The effect of finasteride and dutasteride on the synthesis of neurosteroids by glioblastoma cells.

Glioblastoma (GBM) is the most aggressive local brain tumor and effective treatments are lacking. Many studies have proposed an important participation of steroid hormones in the development of gliomas. Evidence was provided by statistics analysis where the incidence in adult population is 50% higher in men than in women. Female patients have a better prognosis for survival compared to male patients with GBM. Also, the expression of receptors to estrogen, progesterone and androgens in glioma cell lines and tumor biopsies, and glucocorticoid receptors in GBM cell lines had been reported. Here we have investigated the effect of the pharmacological inhibition of 5-α reductases on the capacity of GBM derived cell lines C6 (rat) and U87 (human) to synthesize neurosteroids.

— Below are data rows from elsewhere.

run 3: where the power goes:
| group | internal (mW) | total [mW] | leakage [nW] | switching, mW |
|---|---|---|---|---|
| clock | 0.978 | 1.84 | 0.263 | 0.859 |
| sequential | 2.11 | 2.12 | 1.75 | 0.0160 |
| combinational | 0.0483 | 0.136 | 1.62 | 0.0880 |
[config.mk]
export PLATFORM = sky130hd
export DESIGN_NAME = uart_rx_sipo_check
export DESIGN_NICKNAME = d
export VERILOG_FILES = /design/src/rtl/uart_pkg.sv /design/src/rtl/uart_rx_sync2.sv /design/src/rtl/uart_rx_sipo_check.sv
export SDC_FILE = /design/constraint.sdc
export NUM_CORES = 1
export LEC_CHECK = 0
export CAP_MARGIN = 20
export CORE_MARGIN = 4
export CORE_UTILIZATION = 45
export CTS_CLUSTER_SIZE = 8
export DETAILED_ROUTE_END_ITERATION = 6
export PLACE_DENSITY = 0.78
export SETUP_SLACK_MARGIN = 0.2
export SYNTH_ARGS = -nofsm -noshare
export SYNTH_HDL_FRONTEND = slang
export SYNTH_SLANG_ARGS = --single-unit
[constraint.sdc]
create_clock -name clk -period 2.6 [get_ports clk]
set_input_delay 0.52 -clock clk [delete_from_list [all_inputs] [get_ports clk]]
set_output_delay 0.52 -clock clk [all_outputs]
set_load 0.02 [all_outputs]
[src/rtl/uart_pkg.sv]
// uart_pkg: phase encoding, defaults and parity helper shared
// by the UART RX receive datapath files.
package uart_pkg;

  typedef enum logic [2:0] {
    IDLE   = 3'd0,
    DATA   = 3'd1,
    PARITY = 3'd2,
    STOP   = 3'd3,
    DONE   = 3'd4
  } phase_t;

  localparam int unsigned DEF_DATA_BITS = 8;
  localparam bit PAR_EVEN = 1'b0;
  localparam bit PAR_ODD  = 1'b1;

  // data is zero-extended to the widest legal frame
  function automatic logic parity_calc(
    input logic [8:0] data,
    input logic       odd,
    input logic       par
  );
    return (^data) ^ odd ^ par;
  endfunction

endpackage

[src/rtl/uart_rx_sync2.sv]
// uart_rx_sync2: two-flop synchronizer for the serial line,
// resets to the idle (mark) level.
module uart_rx_sync2 (
  input  logic clk,
  input  logic nrst,
  input  logic d,
  output logic q
);

  logic [1:0] r_sync;

  always_ff @(posedge clk) begin
    if (nrst) begin
      r_sync <= 2'b11;
    end else begin
      r_sync <= {r_sync[0], d};
    end
  end

  assign q = r_sync[1];

endmodule

[src/rtl/uart_rx_sipo_check.sv]
// uart_rx_sipo_check: UART RX shift-in, bit count and frame check.
// Define UART_RX_SYNC_EN to pass rx through a 2-flop synchronizer.
module uart_rx_sipo_check
  import uart_pkg::*;
#(
  parameter int unsigned DATA_BITS  = DEF_DATA_BITS,
  parameter bit          PARITY_ODD = PAR_EVEN
) (
  input  logic                 clk,
  input  logic                 nrst,
  input  logic                 rx,
  input  logic                 baud_tick,
  input  logic                 sipo_en,
  input  logic                 rx_flag_clr,
  output logic [DATA_BITS-1:0] rx_data,
  output logic                 count_bits,
  output logic                 pkg_done,
  output logic                 parity_err,
  output logic                 frame_err,
  output logic                 busy
);

  localparam int unsigned CW = $clog2(DATA_BITS + 1);
  localparam logic [CW-1:0] LAST = CW'(DATA_BITS - 1);

  phase_t               r_phase;
  phase_t               w_phase_nxt;
  logic [CW-1:0]        r_cnt;
  logic [DATA_BITS-1:0] r_shift;
  logic [DATA_BITS-1:0] r_rx_data;
  logic                 r_par;
  logic                 r_stop;
  logic                 r_count_bits;
  logic                 r_pkg_done;
  logic                 r_parity_err;
  logic                 r_frame_err;
  logic                 w_rx;
  logic                 w_shift_en;
  logic                 w_last;
  logic                 w_par_cap;
  logic                 w_stop_cap;
  logic                 w_perr;

`ifdef UART_RX_SYNC_EN
  uart_rx_sync2 u_sync (
    .clk  (clk),
    .nrst (nrst),
    .d    (rx),
    .q    (w_rx)
  );
`else
  assign w_rx = rx;
`endif

  always_ff @(posedge clk) begin
    if (nrst) begin
      r_phase <= IDLE;
    end else begin
      r_phase <= w_phase_nxt;
    end
  end

  always_comb begin
    w_phase_nxt = r_phase;
    w_shift_en  = 1'b0;
    w_last      = 1'b0;
    w_par_cap   = 1'b0;
    w_stop_cap  = 1'b0;
    unique case (r_phase)
      IDLE: begin
        if (sipo_en && baud_tick) begin
          w_shift_en  = 1'b1;
          w_phase_nxt = DATA;
        end
      end
      DATA: begin
        if (!sipo_en) begin
          w_phase_nxt = IDLE;
        end else if (baud_tick) begin
          w_shift_en = 1'b1;
          if (r_cnt == LAST) begin
            w_last      = 1'b1;
            w_phase_nxt = PARITY;
          end
        end
      end
      PARITY: begin
        if (!sipo_en) begin
          w_phase_nxt = IDLE;
        end else if (baud_tick) begin
          w_par_cap   = 1'b1;
          w_phase_nxt = STOP;
        end
      end
      STOP: begin
        if (baud_tick) begin
          w_stop_cap  = 1'b1;
          w_phase_nxt = DONE;
        end
      end
      DONE: begin
        w_phase_nxt = IDLE;
      end
      default: begin
        w_phase_nxt = IDLE;
      end
    endcase
  end

  assign w_perr = parity_calc(9'(r_shift), PARITY_ODD, r_par);

  always_ff @(posedge clk) begin
    if (nrst) begin
      r_cnt        <= '0;
      r_shift      <= '0;
      r_par        <= 1'b0;
      r_stop       <= 1'b0;
      r_rx_data    <= '0;
      r_count_bits <= 1'b0;
      r_pkg_done   <= 1'b0;
      r_parity_err <= 1'b0;
      r_frame_err  <= 1'b0;
    end else begin
      r_count_bits <= w_last;
      r_pkg_done   <= (r_phase == DONE);
      if (w_shift_en) begin
        r_shift <= {w_rx, r_shift[DATA_BITS-1:1]};
      end
      if (w_phase_nxt == IDLE) begin
        r_cnt <= '0;
      end else if (w_shift_en) begin
        r_cnt <= r_cnt + 1'b1;
      end
      if (w_par_cap) begin
        r_par <= w_rx;
      end
      if (w_stop_cap) begin
        r_stop <= w_rx;
      end
      // a fresh frame result beats a same-cycle clear
      if (r_phase == DONE) begin
        r_rx_data    <= r_shift;
        r_parity_err <= w_perr;
        r_frame_err  <= ~r_stop;
      end else if (rx_flag_clr) begin
        r_parity_err <= 1'b0;
        r_frame_err  <= 1'b0;
      end
    end
  end

  assign rx_data    = r_rx_data;
  assign count_bits = r_count_bits;
  assign pkg_done   = r_pkg_done;
  assign parity_err = r_parity_err;
  assign frame_err  = r_frame_err;
  assign busy       = (r_phase != IDLE);

endmodule

==> impl_results.rst <==
.. list-table::
   :header-rows: 1

   * - Metric
     - Value
   * - Area grow syn2layout
     - 20.32%
   * - Source of the worst hold timing path
     - rx_data[3]
   * - Initial drt markers
     - 32
   * - Leading register cell type out of synthesis
     - dfxtp_1
   * - Max-capacitance violation count
     - 0
   * - Transition time at the pin with the least slew margin
     - 0.6047 ns
   * - Worst-case clock skew
     - 0.01359 ns
   * - Chip height
     - 60.71 um
   * - Clock sink total
     - 29
   * - Final worst path period need
     - 2.271 ns
   * - Top library cells by usage in the layout, fill and taps aside
     - 36 x nand2_1, 29 x dfxtp_1, 19 x a21oi_1
   * - Worst relative slew slack
     - 59.51%
   * - Nets
     - 164
   * - Fmax achieved
     - 440.4 MHz
   * - Share of final-layout standard cells stronger than drive strength 1
     - 10.76%
   * - Critical R2R Capture
     - parity_err
   * - Cell count after placement
     - 180
   * - Overall power consumption
     - a little under 0.9 mW
   * - CP Class
     - reg -> out
   * - Number of non-filler instances in the completed layout
     - 188
   * - Width of the die
     - 60.71 um
   * - Clock latency at the later pin of the worst-skew pair
     - 0.32 ns
   * - CP required
     - roughly 2.1 ns
   * - Number of buffers between clock root and the deepest sink
     - 2
   * - Die outline area
     - between 3000 and 4000 sq um
   * - TritonCTS clock tree
     - built
   * - CP arrival
     - approximately 1.8 ns
   * - Maximum VDD drop
     - 0.4951 mV
   * - Portion of the post-synthesis area used by sequential elements
     - 46.45%
   * - Worst setup slack after placement
     - 0.6587 ns
   * - Post-CTS Setup Bufs
     - 0
   * - Unrepaired setup endpoints after global routing
     - no
   * - Standard cell with the maximum stage delay on the critical path
     - clkdlybuf4s50_1
   * - Yosys reg bits
     - 29
   * - Count of cells along the worst hold path
     - 2
   * - Drt total wl
     - approximately 2.2 mm
   * - Clock root buffer master
     - clkbuf_4
   * - Quantity of gates resized following cts
     - 0
   * - Warnings, synthesis
     - 0
   * - Most common cell after layout, fill and taps aside
     - nand2_1
   * - Via count of the first global-routing pass
     - 857
   * - Highest fanout seen on the critical path
     - 9
   * - Final weighted congestion of routability-driven global placement
     - 0.8857
   * - Average routed wire per standard cell
     - around 12 um
   * - Crit share post-route
     - 87.33%
   * - Overall Global Routing Usage
     - 14.11%
   * - CTS H-tree depth
     - 2
   * - Worst setup slack for register-to-register paths
     - 1.13 ns
   * - Starting utilization of the core area
     - between 40% and 50%
   * - Total power density per cell area
     - roughly 580 nW/um^2
   * - Final worst-path setup slack
     - 0.3293 ns
   * - Clock transition at the registers of the reported paths
     - 0.09 ns
   * - Maximum number of pins on one net before global-route repair
     - 18
   * - Area of the core
     - between 2000 and 3000 sq um
   * - Final number of hold-violating endpoints
     - 0
   * - Number of antenna violations at the first check in global routing
     - 0
   * - Mapped Cells
     - 138
   * - Final setup violation count
     - 0
   * - Io pins
     - 19
   * - Fraction of registers with async set or reset after synthesis
     - 0%
   * - Row count
     - 18
   * - Leakage power
     - 0.5466 nW
   * - Number of remaining DRC errors
     - 0
   * - Number of vias per cell after detailed routing
     - 5.245
   * - HPWL after DPL
     - between 1.5 and 2 mm
   * - Wire length of the first global-routing pass
     - between 3 and 4 mm
   * - Number of vias in the routed layout
     - roughly 990
   * - Syn nets
     - 145
   * - R2r worst-path depth
     - 4
   * - Max-slew violation count
     - 0
   * - Number of search-and-repair iterations in the first detailed-routing pass
     - 4
   * - Cell area after synthesis
     - 1250 sq um
   * - Cell Chain, Critical Path
     - or3_2 -> clkdlybuf4s50_1
   * - Run status
     - finished, final reports clean
   * - Overall overflow remaining after global route
     - 0
   * - Launching element type of the critical path
     - register
   * - Number of enable flip-flop cells after synthesis
     - 0
   * - Critical path's largest stage delay
     - 0.55 ns
   * - Number of CTS-inserted buffers
     - 5
   * - Mean Syn Cell Area
     - 9.058 sq um
   * - FF-to-FF Start
     - r_phase[2]
   * - Distinct cells, synth
     - 33
   * - Quantity of I/O buffers inserted on ports
     - 18
   * - Worst hold slack across all endpoints
     - 0.4582 ns
   * - Antenna-violating nets left
     - 0
   * - Min-delay worst type
     - reg -> reg
   * - Final antenna diode count
     - 0
   * - Aggregate negative setup slack
     - 0 ns
   * - Number of buffers inserted by hold repair at cts
     - 0
   * - Hold-critical path endpoint
     - rx_data[3]
   * - Type of element capturing the critical path
     - output port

As the knowledge of the pathways used to synthesize neurosteroids by GBM derived cells was incomplete, we have investigated the synthesis of these steroids by C6 and U87 cells using tritiated precursors and thin layer chromatography (TLC). Increasing concentrations of finasteride and dutasteride were added to U87 culture media that was collected after 24 and 48 h. The results of the study showed that C6 cells incubated with 3H-cholesterol yielded dihydroandrosterone, hydroxytestosterone, androstenediol, androstenedione and estriol, while U87 cells also synthesized progesterone, and androstanedione. Incubation with 3H-androstenedione or 3H-testosterone mainly yielded dihydrotestosterone, androsterone, dihydroandrosterone, hydroxytestosterone, and estradiol in both lines. To note, we showed here for the first time that U87 cells synthesize corticosteroids. Addition of finasteride or dutasteride to U87 cells reduced androgen and estrogen synthesis. Dutasteride also decreased the synthesis of dihydrocorticosterone and allotetrahydrodesoxycorticosterone while deoxycorticosterone was accumulated. In summary, both GBM cell lines synthesize numerous neurosteroids, including 5-α reductase products and 3α-HSD pathways that were inhibited by finasteride and dutasteride. These inhibitors may be considered as tools to control neurosteroid synthesis of potential relevance for GBM survival.